::: DATASET RECORDS
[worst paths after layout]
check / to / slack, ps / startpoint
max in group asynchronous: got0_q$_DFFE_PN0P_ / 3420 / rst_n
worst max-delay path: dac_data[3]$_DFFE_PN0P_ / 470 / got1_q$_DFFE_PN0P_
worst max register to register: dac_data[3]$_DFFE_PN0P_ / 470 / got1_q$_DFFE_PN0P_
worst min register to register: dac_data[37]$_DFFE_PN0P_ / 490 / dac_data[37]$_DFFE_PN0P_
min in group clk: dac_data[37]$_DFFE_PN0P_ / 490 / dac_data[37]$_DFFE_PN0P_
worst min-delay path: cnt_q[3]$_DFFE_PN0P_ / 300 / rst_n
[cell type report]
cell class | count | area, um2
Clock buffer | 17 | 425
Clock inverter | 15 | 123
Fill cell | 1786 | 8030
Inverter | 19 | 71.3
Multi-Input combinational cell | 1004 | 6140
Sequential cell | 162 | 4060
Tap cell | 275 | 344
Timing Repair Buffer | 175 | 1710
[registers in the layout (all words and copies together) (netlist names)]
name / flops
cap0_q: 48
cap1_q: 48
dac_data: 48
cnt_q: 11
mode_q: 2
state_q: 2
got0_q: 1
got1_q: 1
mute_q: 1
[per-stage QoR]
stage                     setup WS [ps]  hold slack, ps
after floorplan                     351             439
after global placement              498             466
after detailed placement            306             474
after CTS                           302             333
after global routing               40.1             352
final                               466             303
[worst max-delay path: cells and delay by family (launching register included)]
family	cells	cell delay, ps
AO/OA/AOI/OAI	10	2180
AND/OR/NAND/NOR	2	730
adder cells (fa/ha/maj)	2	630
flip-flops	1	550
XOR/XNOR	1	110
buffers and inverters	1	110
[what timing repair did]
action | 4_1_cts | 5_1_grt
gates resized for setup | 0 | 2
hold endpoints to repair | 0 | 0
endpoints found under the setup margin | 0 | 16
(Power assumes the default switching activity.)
**src/rtl/alu_pkg.sv**
```systemverilog
// rtl/alu_pkg.sv - shared opcodes, FSM state encoding and sizing helper for alu_seq
//
// Purpose : opcode localparams, iterative-unit mode codes, FSM state type and
//           the counter-width helper used by alu_seq and alu_iter_muldiv.
// Ports   : none (package).
package alu_pkg;

    localparam logic [3:0] OP_LEFT = 4'h0;
    localparam logic [3:0] OP_IADD = 4'h1;
    localparam logic [3:0] OP_ISUB = 4'h2;
    localparam logic [3:0] OP_IMUL = 4'h3;
    localparam logic [3:0] OP_IDIV = 4'h4;
    localparam logic [3:0] OP_IREM = 4'h5;
    localparam logic [3:0] OP_BAND = 4'h9;
    localparam logic [3:0] OP_BIOR = 4'hA;
    localparam logic [3:0] OP_BXOR = 4'hB;
    localparam logic [3:0] OP_ISHL = 4'hC;

    localparam logic MODE_MUL = 1'b0;
    localparam logic MODE_DIV = 1'b1;

    typedef enum logic [1:0] {
        ST_IDLE = 2'd0,
        ST_MUL  = 2'd1,
        ST_DIV  = 2'd2
    } state_t;

    // Iteration counter must hold WIDTH-1.
    function automatic int cnt_w(input int width);
        return (width > 1) ? $clog2(width) : 1;
    endfunction

endpackage

```
**src/rtl/alu_seq_if.sv**
```systemverilog
// rtl/alu_seq_if.sv - operation/result handshake bundle for alu_seq
//
// Purpose : groups the request side (in_valid/in_ready/alu_op/a/b/in_tag) and
//           the result side (out_valid/out_ready/c/ofl/err/out_tag).
// Modports: slave  - the ALU (accepts operations, produces results)
//           master - the pipeline around it (operand fetch and writeback)
interface alu_seq_if #(
    parameter int WIDTH = 16,
    parameter int TAG_W = 4
);
    logic             in_valid;
    logic             in_ready;
    logic [3:0]       alu_op;
    logic [WIDTH-1:0] a;
    logic [WIDTH-1:0] b;
    logic [TAG_W-1:0] in_tag;
    logic             out_valid;
    logic             out_ready;
    logic [WIDTH-1:0] c;
    logic             ofl;
    logic             err;
    logic [TAG_W-1:0] out_tag;

    modport slave (
        input  in_valid, alu_op, a, b, in_tag, out_ready,
        output in_ready, out_valid, c, ofl, err, out_tag
    );

    modport master (
        output in_valid, alu_op, a, b, in_tag, out_ready,
        input  in_ready, out_valid, c, ofl, err, out_tag
    );
endinterface

```
**src/rtl/alu_iter_muldiv.sv**
```systemverilog
// rtl/alu_iter_muldiv.sv - iterative shift-add multiplier / restoring divider
//
// Purpose : one bit per clock, WIDTH steps per operation. The first step is
//           taken on the start edge, so done is raised in the cycle whose edge
//           performs the last step; res_hi/res_lo show that last step's
//           outcome combinationally so the caller can register it directly.
// Ports   : clk, rst   - clock, synchronous active-high reset
//           start      - begin an operation with a/b/mode
//           mode       - MODE_MUL or MODE_DIV
//           a, b       - multiplicand/multiplier or dividend/divisor
//           done       - final step happens on the coming edge
//           res_hi/lo  - product high/low, or remainder/quotient
module alu_iter_muldiv
    import alu_pkg::*;
#(
    parameter int WIDTH = 16
) (
    input  logic             clk,
    input  logic             rst,
    input  logic             start,
    input  logic             mode,
    input  logic [WIDTH-1:0] a,
    input  logic [WIDTH-1:0] b,
    output logic             done,
    output logic [WIDTH-1:0] res_hi,
    output logic [WIDTH-1:0] res_lo
);
    localparam int CW = cnt_w(WIDTH);

    logic [WIDTH-1:0] hi_q, lo_q, opnd_q;
    logic             mode_q, busy_q;
    logic [CW-1:0]    cnt_q;

    logic [WIDTH-1:0] cur_hi, cur_lo, cur_opnd;
    logic             cur_mode;
    logic [WIDTH:0]   mul_sum, div_t, div_diff;
    logic [WIDTH-1:0] nxt_hi, nxt_lo;

    always_comb begin
        // On the start edge the step operates on freshly presented operands.
        // Multiply: lo holds the multiplier, opnd the multiplicand.
        // Divide:   lo holds the dividend,   opnd the divisor.
        if (start) begin
            cur_hi   = '0;
            cur_lo   = (mode == MODE_DIV) ? a : b;
            cur_opnd = (mode == MODE_DIV) ? b : a;
            cur_mode = mode;
        end else begin
            cur_hi   = hi_q;
            cur_lo   = lo_q;
            cur_opnd = opnd_q;
            cur_mode = mode_q;
        end

        mul_sum  = {1'b0, cur_hi} + (cur_lo[0] ? {1'b0, cur_opnd} : '0);
        div_t    = {cur_hi, cur_lo[WIDTH-1]};
        div_diff = div_t - {1'b0, cur_opnd};

        if (cur_mode == MODE_MUL) begin
            nxt_hi = mul_sum[WIDTH:1];
            nxt_lo = {mul_sum[0], cur_lo[WIDTH-1:1]};
        end else if (!div_diff[WIDTH]) begin
            nxt_hi = div_diff[WIDTH-1:0];
            nxt_lo = {cur_lo[WIDTH-2:0], 1'b1};
        end else begin
            nxt_hi = div_t[WIDTH-1:0];
            nxt_lo = {cur_lo[WIDTH-2:0], 1'b0};
        end
    end

    // Counter is WIDTH-1 after the start edge and reaches 0 on the final step.
    assign done   = busy_q && (cnt_q == CW'(1));
    assign res_hi = nxt_hi;
    assign res_lo = nxt_lo;

    always_ff @(posedge clk) begin
        if (rst) begin
            hi_q   <= '0;
            lo_q   <= '0;
            opnd_q <= '0;
            mode_q <= MODE_MUL;
            busy_q <= 1'b0;
            cnt_q  <= '0;
        end else if (start) begin
            hi_q   <= nxt_hi;
            lo_q   <= nxt_lo;
            opnd_q <= cur_opnd;
            mode_q <= mode;
            busy_q <= 1'b1;
            cnt_q  <= CW'(WIDTH - 1);
        end else if (busy_q) begin
            hi_q  <= nxt_hi;
            lo_q  <= nxt_lo;
            cnt_q <= cnt_q - CW'(1);
            if (done) begin
                busy_q <= 1'b0;
            end
        end
    end
endmodule

```
**src/rtl/alu_seq.sv**
```systemverilog
// rtl/alu_seq.sv - handshaked ALU with single-cycle ops and iterative mul/div/rem
//
// Purpose : accepts one operation when in_valid && in_ready, returns c/ofl/err
//           with the caller's tag through a held output register.
// Ports   : clk, rst  - clock, synchronous active-high reset
//           bus       - alu_seq_if.slave (request and result handshakes)
//           flag_clr, sticky_ofl, sticky_err - only with ALU_SEQ_STICKY_EN:
//                       sticky flags set on hand-off of a result with ofl/err.
// Options : `define ALU_SEQ_STICKY_EN adds the sticky flag ports and logic.
module alu_seq
    import alu_pkg::*;
#(
    parameter int WIDTH = 16,
    parameter int TAG_W = 4
) (
    input  logic       clk,
    input  logic       rst,
    alu_seq_if.slave   bus
`ifdef ALU_SEQ_STICKY_EN
    ,
    input  logic       flag_clr,
    output logic       sticky_ofl,
    output logic       sticky_err
`endif
);
    state_t           state_q, state_n;

    logic [WIDTH-1:0] c_q;
    logic             ofl_q, err_q, out_valid_q;
    logic [TAG_W-1:0] out_tag_q, tag_q;
    logic             rem_q;

    logic             in_ready, accept, drain, div_op, go_iter;
    logic             iter_start, iter_mode, iter_done, load_out;
    logic [WIDTH-1:0] iter_hi, iter_lo;

    logic [WIDTH:0]   add_w, sub_w;
    logic [WIDTH-1:0] neg_b;
    logic [WIDTH-1:0] sc_c;
    logic             sc_ofl, sc_err;

    logic [WIDTH-1:0] res_c;
    logic             res_ofl, res_err;
    logic [TAG_W-1:0] res_tag;

    // out_ready only matters when a held result can leave this cycle.
    assign in_ready = (state_q == ST_IDLE) && (!out_valid_q || bus.out_ready);
    assign accept   = bus.in_valid && in_ready;
    assign drain    = out_valid_q && bus.out_ready;
    assign div_op   = (bus.alu_op == OP_IDIV) || (bus.alu_op == OP_IREM);
    // Divide by zero never iterates; it resolves as a single-cycle op.
    assign go_iter  = accept && ((bus.alu_op == OP_IMUL) || (div_op && (bus.b != '0)));

    always_comb begin
        add_w  = {1'b0, bus.a} + {1'b0, bus.b};
        sub_w  = {1'b0, bus.a} - {1'b0, bus.b};
        neg_b  = -bus.b;
        sc_c   = '0;
        sc_ofl = 1'b0;
        sc_err = 1'b0;
        case (bus.alu_op)
            OP_LEFT: sc_c = bus.a;
            OP_IADD: {sc_ofl, sc_c} = add_w;
            OP_ISUB: begin
                sc_c   = sub_w[WIDTH-1:0];
                sc_ofl = sub_w[WIDTH];
            end
            OP_IMUL: sc_c = '0;
            OP_IDIV: begin
                sc_c   = '1;
                sc_err = 1'b1;
            end
            OP_IREM: begin
                sc_c   = bus.a;
                sc_err = 1'b1;
            end
            OP_BAND: sc_c = bus.a & bus.b;
            OP_BIOR: sc_c = bus.a | bus.b;
            OP_BXOR: sc_c = bus.a ^ bus.b;
            // Shift amounts of WIDTH or more already produce zero; the most
            // negative b negates to itself, which is >= WIDTH as unsigned.
            OP_ISHL: sc_c = bus.b[WIDTH-1] ? (bus.a >> neg_b) : (bus.a << bus.b);
            default: sc_err = 1'b1;
        endcase
    end

    always_comb begin
        state_n    = state_q;
        iter_start = 1'b0;
        iter_mode  = MODE_MUL;
        load_out   = 1'b0;
        res_c      = sc_c;
        res_ofl    = sc_ofl;
        res_err    = sc_err;
        res_tag    = bus.in_tag;
        case (state_q)
            ST_IDLE: begin
                if (go_iter) begin
                    iter_start = 1'b1;
                    iter_mode  = (bus.alu_op == OP_IMUL) ? MODE_MUL : MODE_DIV;
                    state_n    = (bus.alu_op == OP_IMUL) ? ST_MUL : ST_DIV;
                end else if (accept) begin
                    load_out = 1'b1;
                end
            end
            ST_MUL: begin
                if (iter_done) begin
                    load_out = 1'b1;
                    res_c    = iter_lo;
                    res_ofl  = |iter_hi;
                    res_err  = 1'b0;
                    res_tag  = tag_q;
                    state_n  = ST_IDLE;
                end
            end
            ST_DIV: begin
                if (iter_done) begin
                    load_out = 1'b1;
                    res_c    = rem_q ? iter_hi : iter_lo;
                    res_ofl  = 1'b0;
                    res_err  = 1'b0;
                    res_tag  = tag_q;
                    state_n  = ST_IDLE;
                end
            end
            default: state_n = ST_IDLE;
        endcase
    end

    always_ff @(posedge clk) begin
        if (rst) begin
            state_q <= ST_IDLE;
        end else begin
            state_q <= state_n;
        end
    end

    // The output register is never loaded while a result is still held:
    // iterative ops only start when the previous result drains, and
    // single-cycle loads require in_ready.
    always_ff @(posedge clk) begin
        if (rst) begin
            c_q         <= '0;
            ofl_q       <= 1'b0;
            err_q       <= 1'b0;
            out_tag_q   <= '0;
            out_valid_q <= 1'b0;
            tag_q       <= '0;
            rem_q       <= 1'b0;
        end else begin
            if (iter_start) begin
                tag_q <= bus.in_tag;
                rem_q <= (bus.alu_op == OP_IREM);
            end
            if (load_out) begin
                c_q         <= res_c;
                ofl_q       <= res_ofl;
                err_q       <= res_err;
                out_tag_q   <= res_tag;
                out_valid_q <= 1'b1;
            end else if (drain) begin
                out_valid_q <= 1'b0;
            end
        end
    end

    alu_iter_muldiv #(.WIDTH(WIDTH)) u_iter (
        .clk    (clk),
        .rst    (rst),
        .start  (iter_start),
        .mode   (iter_mode),
        .a      (bus.a),
        .b      (bus.b),
        .done   (iter_done),
        .res_hi (iter_hi),
        .res_lo (iter_lo)
    );

    assign bus.in_ready  = in_ready;
    assign bus.out_valid = out_valid_q;
    assign bus.c         = c_q;
    assign bus.ofl       = ofl_q;
    assign bus.err       = err_q;
    assign bus.out_tag   = out_tag_q;

`ifdef ALU_SEQ_STICKY_EN
    logic sticky_ofl_q, sticky_err_q;

    // A flag being set in the same cycle as flag_clr stays set.
    always_ff @(posedge clk) begin
        if (rst) begin
            sticky_ofl_q <= 1'b0;
            sticky_err_q <= 1'b0;
        end else begin
            if (drain && ofl_q) begin
                sticky_ofl_q <= 1'b1;
            end else if (flag_clr) begin
                sticky_ofl_q <= 1'b0;
            end
            if (drain && err_q) begin
                sticky_err_q <= 1'b1;
            end else if (flag_clr) begin
                sticky_err_q <= 1'b0;
            end
        end
    end

    assign sticky_ofl = sticky_ofl_q;
    assign sticky_err = sticky_err_q;
`endif
endmodule

```
**src/flat_wrapper.sv**
```systemverilog
// flat-port wrapper written by rule: the top's interface ports become plain ports
module alu_seq_flat import alu_pkg::*;
#(
    parameter int WIDTH = 16,
    parameter int TAG_W = 4
)
  (clk, rst, bus_in_valid, bus_alu_op, bus_a, bus_b, bus_in_tag, bus_out_ready, bus_in_ready, bus_out_valid, bus_c, bus_ofl, bus_err, bus_out_tag);
  alu_seq_if #(.WIDTH(WIDTH), .TAG_W(TAG_W)) bus_i ();
  input  logic clk;
  input  logic rst;
  input wire logic [$bits(bus_i.in_valid)-1:0] bus_in_valid;
  input wire logic [$bits(bus_i.alu_op)-1:0] bus_alu_op;
  input wire logic [$bits(bus_i.a)-1:0] bus_a;
  input wire logic [$bits(bus_i.b)-1:0] bus_b;
  input wire logic [$bits(bus_i.in_tag)-1:0] bus_in_tag;
  input wire logic [$bits(bus_i.out_ready)-1:0] bus_out_ready;
  output wire logic [$bits(bus_i.in_ready)-1:0] bus_in_ready;
  output wire logic [$bits(bus_i.out_valid)-1:0] bus_out_valid;
  output wire logic [$bits(bus_i.c)-1:0] bus_c;
  output wire logic [$bits(bus_i.ofl)-1:0] bus_ofl;
  output wire logic [$bits(bus_i.err)-1:0] bus_err;
  output wire logic [$bits(bus_i.out_tag)-1:0] bus_out_tag;
  assign bus_i.in_valid = bus_in_valid;
  assign bus_i.alu_op = bus_alu_op;
  assign bus_i.a = bus_a;
  assign bus_i.b = bus_b;
  assign bus_i.in_tag = bus_in_tag;
  assign bus_i.out_ready = bus_out_ready;
  assign bus_in_ready = bus_i.in_ready;
  assign bus_out_valid = bus_i.out_valid;
  assign bus_c = bus_i.c;
  assign bus_ofl = bus_i.ofl;
  assign bus_err = bus_i.err;
  assign bus_out_tag = bus_i.out_tag;
  alu_seq #(.WIDTH(WIDTH), .TAG_W(TAG_W)) u_core (.clk(clk), .rst(rst), .bus(bus_i));
endmodule
```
::::::
TASK DETAILS: What you give back should be exactly the lines of the data above from the line with "check / to / slack, ps / startpoint" through the line with "hold slack, ps", both of those included, and nothing more.

REPLY TO THE EXERCISE:
check / to / slack, ps / startpoint
max in group asynchronous: got0_q$_DFFE_PN0P_ / 3420 / rst_n
worst max-delay path: dac_data[3]$_DFFE_PN0P_ / 470 / got1_q$_DFFE_PN0P_
worst max register to register: dac_data[3]$_DFFE_PN0P_ / 470 / got1_q$_DFFE_PN0P_
worst min register to register: dac_data[37]$_DFFE_PN0P_ / 490 / dac_data[37]$_DFFE_PN0P_
min in group clk: dac_data[37]$_DFFE_PN0P_ / 490 / dac_data[37]$_DFFE_PN0P_
worst min-delay path: cnt_q[3]$_DFFE_PN0P_ / 300 / rst_n
[cell type report]
cell class | count | area, um2
Clock buffer | 17 | 425
Clock inverter | 15 | 123
Fill cell | 1786 | 8030
Inverter | 19 | 71.3
Multi-Input combinational cell | 1004 | 6140
Sequential cell | 162 | 4060
Tap cell | 275 | 344
Timing Repair Buffer | 175 | 1710
[registers in the layout (all words and copies together) (netlist names)]
name / flops
cap0_q: 48
cap1_q: 48
dac_data: 48
cnt_q: 11
mode_q: 2
state_q: 2
got0_q: 1
got1_q: 1
mute_q: 1
[per-stage QoR]
stage                     setup WS [ps]  hold slack, ps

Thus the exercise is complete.